EXERCISE DESCRIPTION ▸ Your task is to copy every line of the records below that contains "past".

(Stored records)
<file path="src/rtl/pot_term_pkg.sv">
package pot_term_pkg;
  localparam int unsigned TERM_W  = 4;
  localparam int unsigned BIT_A   = 0;
  localparam int unsigned BIT_W   = 1;
  localparam int unsigned BIT_B   = 2;
  localparam int unsigned BIT_SSD = 3;

  typedef enum logic {
    SEL_TERM  = 1'b0,
    SEL_WIPER = 1'b1
  } wr_sel_e;

  typedef struct packed {
    logic sw_a;
    logic sw_w;
    logic sw_b;
    logic short_wb;
  } sw_ctrl_t;
endpackage

</file>
<file path="src/rtl/pot_rst_sync.sv">
module pot_rst_sync #(
  parameter int unsigned STAGES = 2
) (
  input  logic clk,
  input  logic rst_n,
  output logic rst_sync_n
);
  logic [STAGES-1:0] chain_q;
  logic [STAGES-1:0] chain_d;

  generate
    if (STAGES == 1) begin : g_one
      assign chain_d = 1'b1;
    end else begin : g_many
      assign chain_d = {chain_q[STAGES-2:0], 1'b1};
    end
  endgenerate

  always_ff @(posedge clk or negedge rst_n) begin
    if (!rst_n) chain_q <= '0;
    else        chain_q <= chain_d;
  end

  assign rst_sync_n = chain_q[STAGES-1];
endmodule

</file>
<file path="src/rtl/pot_pin_sync.sv">
module pot_pin_sync #(
  parameter int unsigned STAGES    = 2,
  parameter logic        RESET_VAL = 1'b1
) (
  input  logic clk,
  input  logic rst_n,
  input  logic pin_async,
  output logic pin_sync
);
  logic [STAGES-1:0] stage_q;
  logic [STAGES-1:0] stage_d;

  generate
    if (STAGES == 1) begin : g_one
      assign stage_d = pin_async;
    end else begin : g_many
      assign stage_d = {stage_q[STAGES-2:0], pin_async};
    end
  endgenerate

  always_ff @(posedge clk or negedge rst_n) begin
    if (!rst_n) stage_q <= {STAGES{RESET_VAL}};
    else        stage_q <= stage_d;
  end

  assign pin_sync = stage_q[STAGES-1];

  generate
    if (STAGES == 2) begin : g_chk
      // a rising synchronized level reflects the pin two edges earlier
      p_sync_rise_r11: assert property (@(posedge clk) disable iff (!rst_n)
        $rose(pin_sync) |-> $past(pin_async, 2));
      p_sync_fall_r11: assert property (@(posedge clk) disable iff (!rst_n)
        $fell(pin_sync) |-> !$past(pin_async, 2));
    end
  endgenerate
endmodule

</file>
<file path="src/rtl/pot_regs.sv">
module pot_regs
  import pot_term_pkg::*;
#(
  parameter int unsigned WIPER_W = 8
) (
  input  logic               clk,
  input  logic               rst_n,
  input  logic               wr_en,
  input  wr_sel_e            wr_sel,
  input  logic [WIPER_W-1:0] wr_data,
  output logic [TERM_W-1:0]  term_q,
  output logic [WIPER_W-1:0] wiper_q
);
  localparam logic [WIPER_W-1:0] WIPER_RST = WIPER_W'(1) << (WIPER_W - 1);
  localparam logic [TERM_W-1:0]  TERM_RST  =
    TERM_W'((1 << BIT_A) | (1 << BIT_W) | (1 << BIT_B));

  logic [TERM_W-1:0]  term_d;
  logic [WIPER_W-1:0] wiper_d;
  logic               term_ld;
  logic               wiper_ld;

  assign term_ld  = wr_en && (wr_sel == SEL_TERM);
  assign wiper_ld = wr_en && (wr_sel == SEL_WIPER);

  always_comb begin
    term_d  = term_q;
    wiper_d = wiper_q;
    if (term_ld)  term_d  = wr_data[TERM_W-1:0];
    if (wiper_ld) wiper_d = wr_data;
  end

  always_ff @(posedge clk or negedge rst_n) begin
    if (!rst_n) begin
      term_q  <= TERM_RST;
      wiper_q <= WIPER_RST;
    end else begin
      term_q  <= term_d;
      wiper_q <= wiper_d;
    end
  end

  p_term_load_r2: assert property (@(posedge clk) disable iff (!rst_n)
    (wr_en && wr_sel == SEL_TERM) |=> term_q == $past(wr_data[TERM_W-1:0]));
  p_wiper_load_r3: assert property (@(posedge clk) disable iff (!rst_n)
    (wr_en && wr_sel == SEL_WIPER) |=> wiper_q == $past(wr_data));
  p_term_hold_r7: assert property (@(posedge clk) disable iff (!rst_n)
    !(wr_en && wr_sel == SEL_TERM) |=> $stable(term_q));
  p_wiper_hold_r8: assert property (@(posedge clk) disable iff (!rst_n)
    !(wr_en && wr_sel == SEL_WIPER) |=> $stable(wiper_q));
endmodule

</file>
<file path="src/rtl/pot_term_mux.sv">
module pot_term_mux
  import pot_term_pkg::*;
(
  input  logic              force_sd,
  input  logic [TERM_W-1:0] term_bits,
  output sw_ctrl_t          sw
);
  always_comb begin
    if (force_sd) begin
      sw.sw_a     = 1'b0;
      sw.sw_w     = 1'b1;
      sw.sw_b     = 1'b1;
      sw.short_wb = 1'b1;
    end else begin
      sw.sw_a     = term_bits[BIT_A];
      sw.sw_w     = term_bits[BIT_W];
      sw.sw_b     = term_bits[BIT_B];
      sw.short_wb = 1'b0;
    end
  end

  always_comb begin
    // the short never coexists with a closed A switch
    p_short_opens_a_r10: assert (!(sw.short_wb && sw.sw_a));
  end
endmodule

</file>
<file path="src/rtl/pot_term_ctrl.sv">
module pot_term_ctrl
  import pot_term_pkg::*;
#(
  parameter int unsigned WIPER_W     = 8,
  parameter int unsigned SYNC_STAGES = 2
) (
  input  logic               clk,
  input  logic               rst_n,
  input  logic               shdn_n,
  input  logic               wr_en,
  input  logic               wr_sel,
  input  logic [WIPER_W-1:0] wr_data,
  output logic               sw_a_en,
  output logic               sw_w_en,
  output logic               sw_b_en,
  output logic               w_to_b_short,
  output logic [WIPER_W-1:0] wiper_code
);
  logic               rst_sync_n;
  logic               shdn_sync_n;
  logic [TERM_W-1:0]  term_q;
  logic [WIPER_W-1:0] wiper_q;
  logic               force_sd;
  sw_ctrl_t           sw;

  pot_rst_sync #(.STAGES(2)) u_rst_sync (
    .clk        (clk),
    .rst_n      (rst_n),
    .rst_sync_n (rst_sync_n)
  );

  pot_pin_sync #(.STAGES(SYNC_STAGES), .RESET_VAL(1'b1)) u_pin_sync (
    .clk       (clk),
    .rst_n     (rst_sync_n),
    .pin_async (shdn_n),
    .pin_sync  (shdn_sync_n)
  );

  pot_regs #(.WIPER_W(WIPER_W)) u_regs (
    .clk     (clk),
    .rst_n   (rst_sync_n),
    .wr_en   (wr_en),
    .wr_sel  (wr_sel_e'(wr_sel)),
    .wr_data (wr_data),
    .term_q  (term_q),
    .wiper_q (wiper_q)
  );

  assign force_sd = !shdn_sync_n || term_q[BIT_SSD];

  pot_term_mux u_mux (
    .force_sd  (force_sd),
    .term_bits (term_q),
    .sw        (sw)
  );

  assign sw_a_en      = sw.sw_a;
  assign sw_w_en      = sw.sw_w;
  assign sw_b_en      = sw.sw_b;
  assign w_to_b_short = sw.short_wb;
  assign wiper_code   = wiper_q;

  p_pin_forces_r4: assert property (@(posedge clk) disable iff (!rst_sync_n)
    !shdn_sync_n |-> (!sw_a_en && sw_w_en && sw_b_en && w_to_b_short));
  p_soft_forces_r5: assert property (@(posedge clk) disable iff (!rst_sync_n)
    term_q[BIT_SSD] |-> (!sw_a_en && sw_w_en && sw_b_en && w_to_b_short));
  p_normal_follow_r6: assert property (@(posedge clk) disable iff (!rst_sync_n)
    (shdn_sync_n && !term_q[BIT_SSD]) |->
      (!w_to_b_short && sw_a_en == term_q[BIT_A] &&
       sw_w_en == term_q[BIT_W] && sw_b_en == term_q[BIT_B]));
  p_wiper_out_r3: assert property (@(posedge clk) disable iff (!rst_sync_n)
    wiper_code == wiper_q);
endmodule

</file>
<file path="config.mk">
export PLATFORM = sky130hd
export DESIGN_NAME = pot_term_ctrl
export DESIGN_NICKNAME = d
export VERILOG_FILES = /design/src/rtl/pot_term_pkg.sv /design/src/rtl/pot_rst_sync.sv /design/src/rtl/pot_pin_sync.sv /design/src/rtl/pot_regs.sv /design/src/rtl/pot_term_mux.sv /design/src/rtl/pot_term_ctrl.sv
export SDC_FILE = /design/constraint.sdc
export NUM_CORES = 1
export LEC_CHECK = 0
export CAP_MARGIN = 25
export CORE_MARGIN = 3
export CORE_UTILIZATION = 40
export CTS_CLUSTER_SIZE = 28
export DETAILED_ROUTE_END_ITERATION = 8
export GPL_TIMING_DRIVEN = 0
export PLACE_DENSITY = 0.76
export SYNTH_ARGS = -nofsm -noshare
export SYNTH_HDL_FRONTEND = slang
export SYNTH_SLANG_ARGS = --single-unit
export TNS_END_PERCENT = 5
</file>
<file path="constraint.sdc">
create_clock -name clk -period 1.74 [get_ports clk]
set_clock_uncertainty 0.2 [all_clocks]
set_input_delay 0.348 -clock clk [delete_from_list [all_inputs] [get_ports clk]]
set_output_delay 0.348 -clock clk [all_outputs]
set_load 0.05 [all_outputs]
</file>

SOLVED EXERCISE ▸
        $rose(pin_sync) |-> $past(pin_async, 2));
        $fell(pin_sync) |-> !$past(pin_async, 2));
    (wr_en && wr_sel == SEL_TERM) |=> term_q == $past(wr_data[TERM_W-1:0]));
    (wr_en && wr_sel == SEL_WIPER) |=> wiper_q == $past(wr_data));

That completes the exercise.